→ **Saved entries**
= Beginning of Section =
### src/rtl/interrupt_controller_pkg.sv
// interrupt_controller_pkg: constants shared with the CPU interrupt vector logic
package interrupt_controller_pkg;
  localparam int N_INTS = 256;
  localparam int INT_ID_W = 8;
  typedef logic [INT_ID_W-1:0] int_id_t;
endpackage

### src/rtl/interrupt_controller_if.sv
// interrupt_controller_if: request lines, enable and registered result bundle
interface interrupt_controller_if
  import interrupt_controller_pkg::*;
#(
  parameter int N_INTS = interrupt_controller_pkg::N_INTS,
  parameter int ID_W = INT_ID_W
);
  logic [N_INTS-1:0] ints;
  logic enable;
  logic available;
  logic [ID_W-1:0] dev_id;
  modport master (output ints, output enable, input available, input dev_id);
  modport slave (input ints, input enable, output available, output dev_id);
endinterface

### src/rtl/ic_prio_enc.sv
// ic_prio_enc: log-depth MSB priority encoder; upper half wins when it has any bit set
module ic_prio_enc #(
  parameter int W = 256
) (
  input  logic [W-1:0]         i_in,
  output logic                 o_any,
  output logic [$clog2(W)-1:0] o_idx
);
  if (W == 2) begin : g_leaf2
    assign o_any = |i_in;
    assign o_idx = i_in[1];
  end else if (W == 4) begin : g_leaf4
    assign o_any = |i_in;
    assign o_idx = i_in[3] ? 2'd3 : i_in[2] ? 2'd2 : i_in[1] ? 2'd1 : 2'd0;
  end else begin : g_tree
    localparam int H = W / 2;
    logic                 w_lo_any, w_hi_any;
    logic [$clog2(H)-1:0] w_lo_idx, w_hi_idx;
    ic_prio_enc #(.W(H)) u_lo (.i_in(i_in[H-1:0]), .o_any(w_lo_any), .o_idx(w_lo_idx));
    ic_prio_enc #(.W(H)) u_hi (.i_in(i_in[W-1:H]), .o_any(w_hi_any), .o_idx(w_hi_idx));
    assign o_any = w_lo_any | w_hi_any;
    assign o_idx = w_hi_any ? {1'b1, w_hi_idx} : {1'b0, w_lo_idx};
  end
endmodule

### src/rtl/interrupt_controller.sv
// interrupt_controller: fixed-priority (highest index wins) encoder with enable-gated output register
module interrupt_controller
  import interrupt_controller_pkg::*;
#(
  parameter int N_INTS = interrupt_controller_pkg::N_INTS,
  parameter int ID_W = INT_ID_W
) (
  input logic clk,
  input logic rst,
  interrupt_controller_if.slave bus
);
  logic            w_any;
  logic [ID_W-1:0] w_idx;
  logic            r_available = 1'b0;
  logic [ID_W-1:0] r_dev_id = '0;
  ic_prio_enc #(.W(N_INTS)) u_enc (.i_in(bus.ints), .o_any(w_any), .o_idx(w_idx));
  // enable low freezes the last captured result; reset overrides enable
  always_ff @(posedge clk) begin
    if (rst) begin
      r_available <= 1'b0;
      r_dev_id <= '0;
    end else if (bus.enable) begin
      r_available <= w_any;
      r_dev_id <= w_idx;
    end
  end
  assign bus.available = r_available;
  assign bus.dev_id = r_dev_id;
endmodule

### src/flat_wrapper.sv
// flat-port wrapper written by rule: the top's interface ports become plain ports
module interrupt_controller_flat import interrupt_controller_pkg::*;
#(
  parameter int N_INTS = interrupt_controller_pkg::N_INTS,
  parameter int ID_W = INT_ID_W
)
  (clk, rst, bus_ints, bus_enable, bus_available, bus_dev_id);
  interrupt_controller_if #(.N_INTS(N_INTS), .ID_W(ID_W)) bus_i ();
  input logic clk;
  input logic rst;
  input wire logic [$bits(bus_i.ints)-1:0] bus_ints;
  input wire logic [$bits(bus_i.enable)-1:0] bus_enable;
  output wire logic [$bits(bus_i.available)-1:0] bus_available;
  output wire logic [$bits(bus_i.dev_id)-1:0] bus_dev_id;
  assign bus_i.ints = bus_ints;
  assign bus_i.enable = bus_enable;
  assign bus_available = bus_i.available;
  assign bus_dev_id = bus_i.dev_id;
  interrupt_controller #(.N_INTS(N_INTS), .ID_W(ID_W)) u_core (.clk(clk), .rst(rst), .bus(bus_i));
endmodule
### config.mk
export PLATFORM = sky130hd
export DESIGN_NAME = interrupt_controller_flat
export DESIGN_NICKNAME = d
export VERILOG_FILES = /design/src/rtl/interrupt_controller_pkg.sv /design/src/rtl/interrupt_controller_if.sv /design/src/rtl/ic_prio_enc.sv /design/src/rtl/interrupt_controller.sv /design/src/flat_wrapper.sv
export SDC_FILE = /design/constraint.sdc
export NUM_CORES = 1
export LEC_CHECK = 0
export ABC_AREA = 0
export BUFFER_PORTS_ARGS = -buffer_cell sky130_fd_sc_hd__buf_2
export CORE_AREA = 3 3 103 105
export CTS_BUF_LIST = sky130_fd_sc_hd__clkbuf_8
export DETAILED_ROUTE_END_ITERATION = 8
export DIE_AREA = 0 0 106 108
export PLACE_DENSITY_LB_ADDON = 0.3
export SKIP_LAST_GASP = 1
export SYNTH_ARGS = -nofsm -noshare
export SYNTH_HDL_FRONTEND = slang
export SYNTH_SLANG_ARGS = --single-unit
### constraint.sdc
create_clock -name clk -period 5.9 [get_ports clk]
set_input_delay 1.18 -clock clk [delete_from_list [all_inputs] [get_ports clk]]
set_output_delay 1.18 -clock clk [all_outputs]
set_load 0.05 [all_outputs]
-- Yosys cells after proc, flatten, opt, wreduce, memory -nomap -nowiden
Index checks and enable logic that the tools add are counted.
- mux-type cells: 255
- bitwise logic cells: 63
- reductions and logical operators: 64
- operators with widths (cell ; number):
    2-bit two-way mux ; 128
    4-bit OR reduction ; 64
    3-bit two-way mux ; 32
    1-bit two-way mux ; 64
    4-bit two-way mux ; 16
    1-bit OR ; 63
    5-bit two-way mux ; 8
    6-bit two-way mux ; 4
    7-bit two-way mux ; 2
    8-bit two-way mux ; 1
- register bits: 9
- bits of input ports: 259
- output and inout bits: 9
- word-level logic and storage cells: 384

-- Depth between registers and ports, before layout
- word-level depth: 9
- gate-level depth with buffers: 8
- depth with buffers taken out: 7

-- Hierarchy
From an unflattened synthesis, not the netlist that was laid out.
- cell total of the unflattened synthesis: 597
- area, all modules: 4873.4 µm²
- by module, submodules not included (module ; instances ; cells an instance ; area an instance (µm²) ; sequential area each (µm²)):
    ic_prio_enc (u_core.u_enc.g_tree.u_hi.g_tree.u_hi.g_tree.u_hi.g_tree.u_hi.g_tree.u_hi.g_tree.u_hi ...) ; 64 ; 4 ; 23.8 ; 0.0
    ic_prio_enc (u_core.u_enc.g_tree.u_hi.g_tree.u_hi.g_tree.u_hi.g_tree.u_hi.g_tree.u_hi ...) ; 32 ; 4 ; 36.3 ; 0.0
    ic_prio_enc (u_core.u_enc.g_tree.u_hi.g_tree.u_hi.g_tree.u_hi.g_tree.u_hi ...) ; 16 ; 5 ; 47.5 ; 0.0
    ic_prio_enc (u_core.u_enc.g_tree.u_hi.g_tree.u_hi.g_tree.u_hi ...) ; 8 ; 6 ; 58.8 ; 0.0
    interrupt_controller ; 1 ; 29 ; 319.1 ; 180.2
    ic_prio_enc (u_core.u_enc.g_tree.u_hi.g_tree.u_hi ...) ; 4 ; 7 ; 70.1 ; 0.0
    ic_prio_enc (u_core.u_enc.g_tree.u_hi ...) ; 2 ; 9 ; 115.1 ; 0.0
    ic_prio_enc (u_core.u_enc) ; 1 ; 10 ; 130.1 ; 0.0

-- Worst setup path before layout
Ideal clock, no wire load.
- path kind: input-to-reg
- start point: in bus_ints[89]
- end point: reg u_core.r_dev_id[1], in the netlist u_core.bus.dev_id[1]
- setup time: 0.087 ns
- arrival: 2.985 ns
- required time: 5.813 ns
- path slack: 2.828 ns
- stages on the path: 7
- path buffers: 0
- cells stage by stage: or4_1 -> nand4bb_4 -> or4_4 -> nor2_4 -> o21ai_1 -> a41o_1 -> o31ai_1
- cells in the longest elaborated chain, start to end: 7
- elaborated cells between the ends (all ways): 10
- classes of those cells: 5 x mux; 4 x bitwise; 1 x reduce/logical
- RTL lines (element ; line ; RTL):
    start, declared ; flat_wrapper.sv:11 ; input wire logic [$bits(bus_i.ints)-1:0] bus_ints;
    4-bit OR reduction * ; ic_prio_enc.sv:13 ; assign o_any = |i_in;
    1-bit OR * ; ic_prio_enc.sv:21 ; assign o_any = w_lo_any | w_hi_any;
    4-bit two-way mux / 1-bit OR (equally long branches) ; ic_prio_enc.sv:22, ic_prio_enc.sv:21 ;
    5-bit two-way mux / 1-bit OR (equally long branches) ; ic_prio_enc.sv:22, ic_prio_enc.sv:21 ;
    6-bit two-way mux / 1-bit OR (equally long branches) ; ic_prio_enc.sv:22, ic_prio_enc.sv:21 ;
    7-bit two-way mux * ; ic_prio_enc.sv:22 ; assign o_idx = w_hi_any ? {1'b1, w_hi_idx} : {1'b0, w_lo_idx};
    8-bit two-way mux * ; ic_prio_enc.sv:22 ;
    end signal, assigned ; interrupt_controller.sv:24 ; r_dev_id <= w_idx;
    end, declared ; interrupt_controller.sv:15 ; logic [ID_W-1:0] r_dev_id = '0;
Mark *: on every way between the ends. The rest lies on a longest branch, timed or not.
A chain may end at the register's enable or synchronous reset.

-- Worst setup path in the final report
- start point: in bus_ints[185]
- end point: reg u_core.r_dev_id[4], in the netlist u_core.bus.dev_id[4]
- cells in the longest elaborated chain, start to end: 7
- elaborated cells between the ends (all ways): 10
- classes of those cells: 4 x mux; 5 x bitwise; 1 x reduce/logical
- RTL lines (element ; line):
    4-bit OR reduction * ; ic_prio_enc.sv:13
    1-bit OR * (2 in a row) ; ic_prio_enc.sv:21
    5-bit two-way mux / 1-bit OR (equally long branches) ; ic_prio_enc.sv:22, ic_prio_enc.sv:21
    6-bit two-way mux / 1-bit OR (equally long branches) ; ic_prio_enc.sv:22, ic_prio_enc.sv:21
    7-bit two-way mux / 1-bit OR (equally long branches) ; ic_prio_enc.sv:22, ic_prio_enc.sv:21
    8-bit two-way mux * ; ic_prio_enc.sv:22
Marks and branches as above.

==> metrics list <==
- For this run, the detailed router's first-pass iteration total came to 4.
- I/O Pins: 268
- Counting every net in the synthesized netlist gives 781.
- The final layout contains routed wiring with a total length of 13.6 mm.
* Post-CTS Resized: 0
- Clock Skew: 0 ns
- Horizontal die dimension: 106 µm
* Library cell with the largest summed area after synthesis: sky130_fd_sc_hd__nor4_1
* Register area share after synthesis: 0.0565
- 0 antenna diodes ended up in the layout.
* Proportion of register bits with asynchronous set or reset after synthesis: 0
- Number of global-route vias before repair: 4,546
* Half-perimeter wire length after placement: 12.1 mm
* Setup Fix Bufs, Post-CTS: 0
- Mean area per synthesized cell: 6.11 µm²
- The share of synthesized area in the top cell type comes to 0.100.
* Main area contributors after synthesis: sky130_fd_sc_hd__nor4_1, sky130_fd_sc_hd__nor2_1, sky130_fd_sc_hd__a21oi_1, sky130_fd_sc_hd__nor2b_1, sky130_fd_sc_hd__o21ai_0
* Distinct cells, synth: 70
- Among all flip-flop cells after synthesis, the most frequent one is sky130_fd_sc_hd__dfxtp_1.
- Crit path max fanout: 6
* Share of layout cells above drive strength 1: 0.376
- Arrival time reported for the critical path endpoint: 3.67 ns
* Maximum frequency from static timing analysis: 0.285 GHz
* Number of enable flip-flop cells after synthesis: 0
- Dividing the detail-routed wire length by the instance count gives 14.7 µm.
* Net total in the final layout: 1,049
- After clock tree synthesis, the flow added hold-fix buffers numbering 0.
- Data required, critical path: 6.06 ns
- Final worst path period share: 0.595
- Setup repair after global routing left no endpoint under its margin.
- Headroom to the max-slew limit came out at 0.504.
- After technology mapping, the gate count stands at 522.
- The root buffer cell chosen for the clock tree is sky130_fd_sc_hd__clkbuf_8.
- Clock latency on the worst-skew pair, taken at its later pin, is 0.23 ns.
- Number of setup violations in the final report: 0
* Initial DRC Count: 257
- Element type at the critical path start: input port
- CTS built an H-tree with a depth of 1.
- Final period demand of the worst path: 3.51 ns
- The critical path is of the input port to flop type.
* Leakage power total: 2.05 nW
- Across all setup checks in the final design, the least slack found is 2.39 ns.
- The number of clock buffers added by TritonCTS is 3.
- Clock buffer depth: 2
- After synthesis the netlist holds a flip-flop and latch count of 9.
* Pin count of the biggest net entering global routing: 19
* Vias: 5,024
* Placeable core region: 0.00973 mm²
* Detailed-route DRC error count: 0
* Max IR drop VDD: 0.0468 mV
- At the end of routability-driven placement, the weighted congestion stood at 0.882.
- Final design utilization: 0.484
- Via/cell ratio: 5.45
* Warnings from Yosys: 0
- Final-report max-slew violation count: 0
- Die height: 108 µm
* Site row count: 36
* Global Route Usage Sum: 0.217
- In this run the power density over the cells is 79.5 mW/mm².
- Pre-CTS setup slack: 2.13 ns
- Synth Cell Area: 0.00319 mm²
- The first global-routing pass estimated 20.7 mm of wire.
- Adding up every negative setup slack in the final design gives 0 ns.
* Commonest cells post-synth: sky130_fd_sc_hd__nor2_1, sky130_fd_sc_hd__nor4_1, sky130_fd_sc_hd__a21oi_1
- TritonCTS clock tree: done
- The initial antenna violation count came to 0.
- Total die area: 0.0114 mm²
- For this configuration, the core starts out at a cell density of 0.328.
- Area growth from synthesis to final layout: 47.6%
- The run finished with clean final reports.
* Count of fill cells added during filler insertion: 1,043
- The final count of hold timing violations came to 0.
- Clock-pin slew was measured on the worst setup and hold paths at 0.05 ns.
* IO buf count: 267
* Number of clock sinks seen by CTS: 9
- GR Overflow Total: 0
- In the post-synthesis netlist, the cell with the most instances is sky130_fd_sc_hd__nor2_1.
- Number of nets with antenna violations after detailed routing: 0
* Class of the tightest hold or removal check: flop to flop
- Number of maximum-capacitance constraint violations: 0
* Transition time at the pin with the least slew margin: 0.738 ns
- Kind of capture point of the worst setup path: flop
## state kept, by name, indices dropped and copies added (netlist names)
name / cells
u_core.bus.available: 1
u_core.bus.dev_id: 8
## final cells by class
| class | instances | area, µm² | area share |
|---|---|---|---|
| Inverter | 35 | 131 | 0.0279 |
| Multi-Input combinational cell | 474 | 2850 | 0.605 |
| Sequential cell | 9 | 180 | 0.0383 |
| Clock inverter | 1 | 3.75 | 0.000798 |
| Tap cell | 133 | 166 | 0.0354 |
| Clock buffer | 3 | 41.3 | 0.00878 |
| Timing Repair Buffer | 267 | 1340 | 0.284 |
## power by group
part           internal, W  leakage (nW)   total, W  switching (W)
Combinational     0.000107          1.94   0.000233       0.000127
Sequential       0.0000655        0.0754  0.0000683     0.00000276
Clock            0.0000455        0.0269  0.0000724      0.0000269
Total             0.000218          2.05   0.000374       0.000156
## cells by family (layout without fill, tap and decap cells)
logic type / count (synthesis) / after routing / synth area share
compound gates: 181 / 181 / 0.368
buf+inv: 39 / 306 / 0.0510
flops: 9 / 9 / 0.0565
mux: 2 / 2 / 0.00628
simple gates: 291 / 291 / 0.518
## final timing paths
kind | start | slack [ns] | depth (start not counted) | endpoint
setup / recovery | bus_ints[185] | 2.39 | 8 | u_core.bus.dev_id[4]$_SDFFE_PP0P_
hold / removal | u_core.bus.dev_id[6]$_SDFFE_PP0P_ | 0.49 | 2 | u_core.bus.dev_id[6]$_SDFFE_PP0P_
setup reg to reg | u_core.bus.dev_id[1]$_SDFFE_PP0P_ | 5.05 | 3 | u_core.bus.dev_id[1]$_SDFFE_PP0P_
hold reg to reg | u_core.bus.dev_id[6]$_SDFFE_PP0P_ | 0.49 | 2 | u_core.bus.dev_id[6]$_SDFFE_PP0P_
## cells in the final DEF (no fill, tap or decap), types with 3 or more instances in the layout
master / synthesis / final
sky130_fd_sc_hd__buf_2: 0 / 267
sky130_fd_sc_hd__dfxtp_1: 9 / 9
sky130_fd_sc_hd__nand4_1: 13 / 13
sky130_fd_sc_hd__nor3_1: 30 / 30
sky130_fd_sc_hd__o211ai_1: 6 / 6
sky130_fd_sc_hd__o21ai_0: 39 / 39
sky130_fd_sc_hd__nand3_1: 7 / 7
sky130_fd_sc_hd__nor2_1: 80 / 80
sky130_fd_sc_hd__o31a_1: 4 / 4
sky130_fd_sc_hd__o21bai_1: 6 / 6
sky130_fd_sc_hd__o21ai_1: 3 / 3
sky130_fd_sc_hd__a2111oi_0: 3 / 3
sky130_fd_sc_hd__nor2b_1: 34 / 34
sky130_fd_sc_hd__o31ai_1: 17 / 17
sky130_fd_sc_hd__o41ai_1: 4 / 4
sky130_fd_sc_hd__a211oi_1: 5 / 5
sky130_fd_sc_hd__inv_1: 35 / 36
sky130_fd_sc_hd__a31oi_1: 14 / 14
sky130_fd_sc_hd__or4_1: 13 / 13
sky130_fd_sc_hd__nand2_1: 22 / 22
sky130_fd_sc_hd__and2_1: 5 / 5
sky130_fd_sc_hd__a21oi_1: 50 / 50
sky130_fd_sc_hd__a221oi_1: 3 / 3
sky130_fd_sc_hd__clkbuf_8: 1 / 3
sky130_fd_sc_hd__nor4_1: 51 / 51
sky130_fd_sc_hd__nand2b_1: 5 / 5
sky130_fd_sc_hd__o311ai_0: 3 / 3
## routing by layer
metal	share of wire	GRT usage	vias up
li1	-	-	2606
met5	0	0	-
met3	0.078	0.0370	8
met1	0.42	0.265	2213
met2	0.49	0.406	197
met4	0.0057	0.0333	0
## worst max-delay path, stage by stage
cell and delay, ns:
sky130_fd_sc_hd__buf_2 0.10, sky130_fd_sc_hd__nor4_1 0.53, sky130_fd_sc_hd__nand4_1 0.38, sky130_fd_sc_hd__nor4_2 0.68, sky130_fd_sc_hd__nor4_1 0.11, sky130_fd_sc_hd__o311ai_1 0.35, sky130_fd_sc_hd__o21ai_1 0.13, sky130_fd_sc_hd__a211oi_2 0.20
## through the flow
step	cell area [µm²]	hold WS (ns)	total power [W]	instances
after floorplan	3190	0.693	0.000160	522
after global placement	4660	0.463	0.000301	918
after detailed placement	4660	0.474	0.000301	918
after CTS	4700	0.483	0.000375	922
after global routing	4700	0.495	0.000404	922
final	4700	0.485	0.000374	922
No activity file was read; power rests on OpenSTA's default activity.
= End of Section =
→ **Task details**
In the records above, the line with "41.3 | 0.00878 |" marks the start and the line with "hold / removal" marks the end; copy that stretch exactly, both lines included, and nothing else.

→ **Your response**
| Clock buffer | 3 | 41.3 | 0.00878 |
| Timing Repair Buffer | 267 | 1340 | 0.284 |
## power by group
part           internal, W  leakage (nW)   total, W  switching (W)
Combinational     0.000107          1.94   0.000233       0.000127
Sequential       0.0000655        0.0754  0.0000683     0.00000276
Clock            0.0000455        0.0269  0.0000724      0.0000269
Total             0.000218          2.05   0.000374       0.000156
## cells by family (layout without fill, tap and decap cells)
logic type / count (synthesis) / after routing / synth area share
compound gates: 181 / 181 / 0.368
buf+inv: 39 / 306 / 0.0510
flops: 9 / 9 / 0.0565
mux: 2 / 2 / 0.00628
simple gates: 291 / 291 / 0.518
## final timing paths
kind | start | slack [ns] | depth (start not counted) | endpoint
setup / recovery | bus_ints[185] | 2.39 | 8 | u_core.bus.dev_id[4]$_SDFFE_PP0P_
hold / removal | u_core.bus.dev_id[6]$_SDFFE_PP0P_ | 0.49 | 2 | u_core.bus.dev_id[6]$_SDFFE_PP0P_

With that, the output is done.